### config.mk
export PLATFORM = sky130hd
export DESIGN_NAME = ras_stack
export DESIGN_NICKNAME = d
export VERILOG_FILES = /design/src/rtl/ras_stack.sv
export SDC_FILE = /design/constraint.sdc
export NUM_CORES = 1
export LEC_CHECK = 0
export ABC_AREA = 1
export ABC_CLOCK_PERIOD_IN_PS = 6100
export BUFFER_PORTS_ARGS = -buffer_cell sky130_fd_sc_hd__buf_2
export CAP_MARGIN = 20
export CORE_MARGIN = 2
export CORE_UTILIZATION = 40
export DETAILED_ROUTE_END_ITERATION = 10
export SETUP_SLACK_MARGIN = 0.05
export SLEW_MARGIN = 30
export SYNTH_ARGS = -nofsm -noshare
export SYNTH_HDL_FRONTEND = slang
export SYNTH_SLANG_ARGS = --single-unit
### constraint.sdc
create_clock -name clk -period 6.1 [get_ports clk]
set_clock_uncertainty 0.05 [all_clocks]
set_input_delay 0.305 -clock clk [delete_from_list [all_inputs] [get_ports clk]]
set_output_delay 0.305 -clock clk [all_outputs]
set_load 0.02 [all_outputs]
### src/rtl/ras_stack.sv
// Return address stack: push on predicted calls, pop on predicted returns, checkpoint/repair on mispredict; next-cycle visibility, no backpressure.
// Optional RAS_REPAIR_EN adds ckpt_top_o/recover_top_i so recovery also rewrites the restored top entry.
module ras_stack #(
    parameter int RAS_DEPTH       = 16,
    parameter int RAS_PTR_W       = 4,
    parameter int RAS_PUSH_OFFSET = 4
) (
    input  logic                 clk,
    input  logic                 rst_n,
    input  logic                 predict_valid_i,
    input  logic                 predict_is_call_i,
    input  logic                 predict_is_return_i,
    input  logic [31:0]          predict_pc_i,
    output logic                 ras_valid_o,
    output logic [31:0]          ras_target_o,
    output logic [RAS_PTR_W-1:0] ckpt_ptr_o,
    output logic [RAS_PTR_W:0]   ckpt_count_o,
`ifdef RAS_REPAIR_EN
    output logic [31:0]          ckpt_top_o,
`endif
    input  logic                 recover_valid_i,
    input  logic [RAS_PTR_W-1:0] recover_ptr_i,
    input  logic [RAS_PTR_W:0]   recover_count_i,
`ifdef RAS_REPAIR_EN
    input  logic [31:0]          recover_top_i,
`endif
    output logic                 overflow_o,
    output logic                 underflow_o
);

    localparam logic [RAS_PTR_W:0]   CNT_FULL = (RAS_PTR_W+1)'(RAS_DEPTH);
    localparam logic [RAS_PTR_W:0]   CNT_ONE  = (RAS_PTR_W+1)'(1);
    localparam logic [RAS_PTR_W-1:0] PTR_ONE  = RAS_PTR_W'(1);

    logic [31:0]          stack_q [RAS_DEPTH];
    logic [RAS_PTR_W-1:0] tos_q, tos_d;
    logic [RAS_PTR_W:0]   count_q, count_d;
    logic                 wr_en;
    logic [RAS_PTR_W-1:0] wr_idx;
    logic [31:0]          wr_dat;
    logic                 ovf_d, unf_d;
    logic [31:0]          ret_addr;
    logic [31:0]          top_dat;

    assign ret_addr = predict_pc_i + 32'(RAS_PUSH_OFFSET);
    assign top_dat  = stack_q[tos_q];

    assign ras_valid_o  = (count_q != '0);
    assign ras_target_o = top_dat;
    assign ckpt_ptr_o   = tos_q;
    assign ckpt_count_o = count_q;
`ifdef RAS_REPAIR_EN
    assign ckpt_top_o   = top_dat;
`endif

    always_comb begin
        tos_d   = tos_q;
        count_d = count_q;
        wr_en   = 1'b0;
        wr_idx  = tos_q;
        wr_dat  = ret_addr;
        ovf_d   = 1'b0;
        unf_d   = 1'b0;
        if (recover_valid_i) begin
            tos_d   = recover_ptr_i;
            count_d = recover_count_i;
`ifdef RAS_REPAIR_EN
            wr_en   = 1'b1;
            wr_idx  = recover_ptr_i;
            wr_dat  = recover_top_i;
`endif
        end else if (predict_valid_i) begin
            case ({predict_is_call_i, predict_is_return_i})
                2'b10: begin
                    // A full stack keeps its count; the write lands on the oldest slot.
                    wr_en  = 1'b1;
                    wr_idx = tos_q + PTR_ONE;
                    tos_d  = tos_q + PTR_ONE;
                    if (count_q == CNT_FULL) begin
                        ovf_d = 1'b1;
                    end else begin
                        count_d = count_q + CNT_ONE;
                    end
                end
                2'b01: begin
                    if (count_q == '0) begin
                        unf_d = 1'b1;
                    end else begin
                        tos_d   = tos_q - PTR_ONE;
                        count_d = count_q - CNT_ONE;
                    end
                end
                2'b11: begin
                    // Pop-then-push collapses to replacing the top in place.
                    wr_en  = 1'b1;
                    wr_idx = tos_q;
                    if (count_q == '0) begin
                        count_d = CNT_ONE;
                    end
                end
                default: ;
            endcase
        end
    end

    always_ff @(posedge clk or negedge rst_n) begin
        if (!rst_n) begin
            tos_q       <= '0;
            count_q     <= '0;
            overflow_o  <= 1'b0;
            underflow_o <= 1'b0;
            for (int i = 0; i < RAS_DEPTH; i++) begin
                stack_q[i] <= '0;
            end
        end else begin
            tos_q       <= tos_d;
            count_q     <= count_d;
            overflow_o  <= ovf_d;
            underflow_o <= unf_d;
            if (wr_en) begin
                stack_q[wr_idx] <= wr_dat;
            end
        end
    end

endmodule

# Word-level counts from Yosys, hierarchy flattened

Cells that the tools add are included.

Add/sub/neg operators: 5
$mul: 0
Div/mod/pow operators: 0
$lt $le $gt $ge: 3
Equality and inequality tests: 7
Shifts and indexed selects: 0
Muxes and demuxes: 30
Bitwise gates (word level): 2
Reductions and logical operators: 9

Operator list:

| cell                  | count |
|---|---|
| $bwmux 512            | 1 |
| $bmux 32 s4           | 1 |
| $demux 32 s4          | 1 |
| $mux 32               | 3 |
| $add 32x3->32 const B | 1 |
| $mux 5                | 5 |
| $mux 4                | 6 |
| $pmux 5 s3            | 1 |
| $mux 1                | 11 |
| $ge 5x5->1 const B    | 2 |
| $not 4->5             | 2 |
| $ne 3x3->1 const B    | 3 |
| $pmux 4 s2            | 1 |
| $add 5x1->5 const B   | 1 |
| $eq 5x5->1 const B    | 1 |
| $logic_not 5->1       | 1 |
| $lt 5x1->1 const B    | 1 |
| $reduce_and 5->1      | 1 |
| $reduce_bool 5->1     | 1 |
| $sub 5x1->5 const B   | 1 |
| $add 4x1->4 const B   | 1 |
| $eq 2x2->1 const B    | 2 |
| $reduce_bool 4->1     | 1 |
| $sub 4x1->4 const B   | 1 |
| 6 further kinds       | 6 |

Register bits: 523
Bits in latches: 0
Memory bits (writable): 0
Memory bits (read-only): 0
Bits of input ports: 47
Output and inout port bits: 44
Memories kept: 0

# Longest topological paths before layout

Depth in word-level cells: 10
Gate-level depth with buffers: 15
Mapped depth without buffers: 14

# Worst setup path after synthesis

No wires, ideal clock.

Path kind: register to register
From: reg tos_q[0], in the netlist ckpt_ptr_o[0]
To: reg stack_q[101] (netlist bit)
Setup time: 117 ps
Data arrival time: 2565 ps
Required time: 5933 ps
Setup slack: 3368 ps
Stages on the path, launching flop included: 13
Path through: dfrtp_1 buf_4 inv_2 clkbuf_1 clkbuf_1 ha_1 o21ai_1 nand3_2 inv_2 nand2_1 buf_2 nand2_1 nand2_1

Longest elaborated chain between the ends: 10
Elaborated cells on any way between the ends: 11

RTL lines:

| element                                                        | RTL line | source |
|---|---|---|
| start: declaration                                             | 36       | `logic [RAS_PTR_W-1:0] tos_q, tos_d;` |
| start signal: assignment                                       | 116      | `tos_q <= tos_d;` |
| $add 4x1->4                                                    | 77       | `wr_idx = tos_q + PTR_ONE;` |
| $mux 4                                                         | 73       | `case ({predict_is_call_i, predict_is_return_i})` |
| $mux 4                                                         | 72       | `end else if (predict_valid_i) begin` |
| $mux 4 (*)                                                     | 64       | `if (recover_valid_i) begin` |
| $not 4->5 (implied by the code) (*)                            | 121      | `stack_q[wr_idx] <= wr_dat;` |
| $ge 5x5->1 (implied by the code) or $lt 5x1->1 (tied branches) | 121      |  |
| $logic_and 1x1->1 (implied by the code)                        | 121      |  |
| $mux 32 (implied by the code)                                  | 121      |  |
| $demux 32 s4 (*)                                               | 121      |  |
| $bwmux 512 (*)                                                 | 121      |  |
| end signal: indexed assignment                                 | 121      |  |
| end: declaration                                               | 35       | `logic [31:0] stack_q [RAS_DEPTH];` |

Mark *: on every way between the ends. The rest lies on a longest branch, timed or not.
A chain may end at the register's enable or synchronous reset.

# Final worst setup path

From: reg tos_q[0], in the netlist ckpt_ptr_o[0]
To: out ras_target_o[11]

Longest elaborated chain between the ends: 4

RTL lines:

| element                                    | RTL line | source |
|---|---|---|
| $not 4->5 (implied by the code)            | 46       | `assign top_dat = stack_q[tos_q];` |
| $bmux 32 s4                                | 46       |  |
| $mux 32 (implied by the code) (2 in a row) | 46       |  |
| end: declaration                           | 15       | `output logic [31:0] ras_target_o,` |

Every way passes these cells. The select of a mux whose other input is x is not followed.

- - - - -

Exercise
Tell how many lines of the data contain "Memory". Nothing but the number belongs in the reply.

Response area
2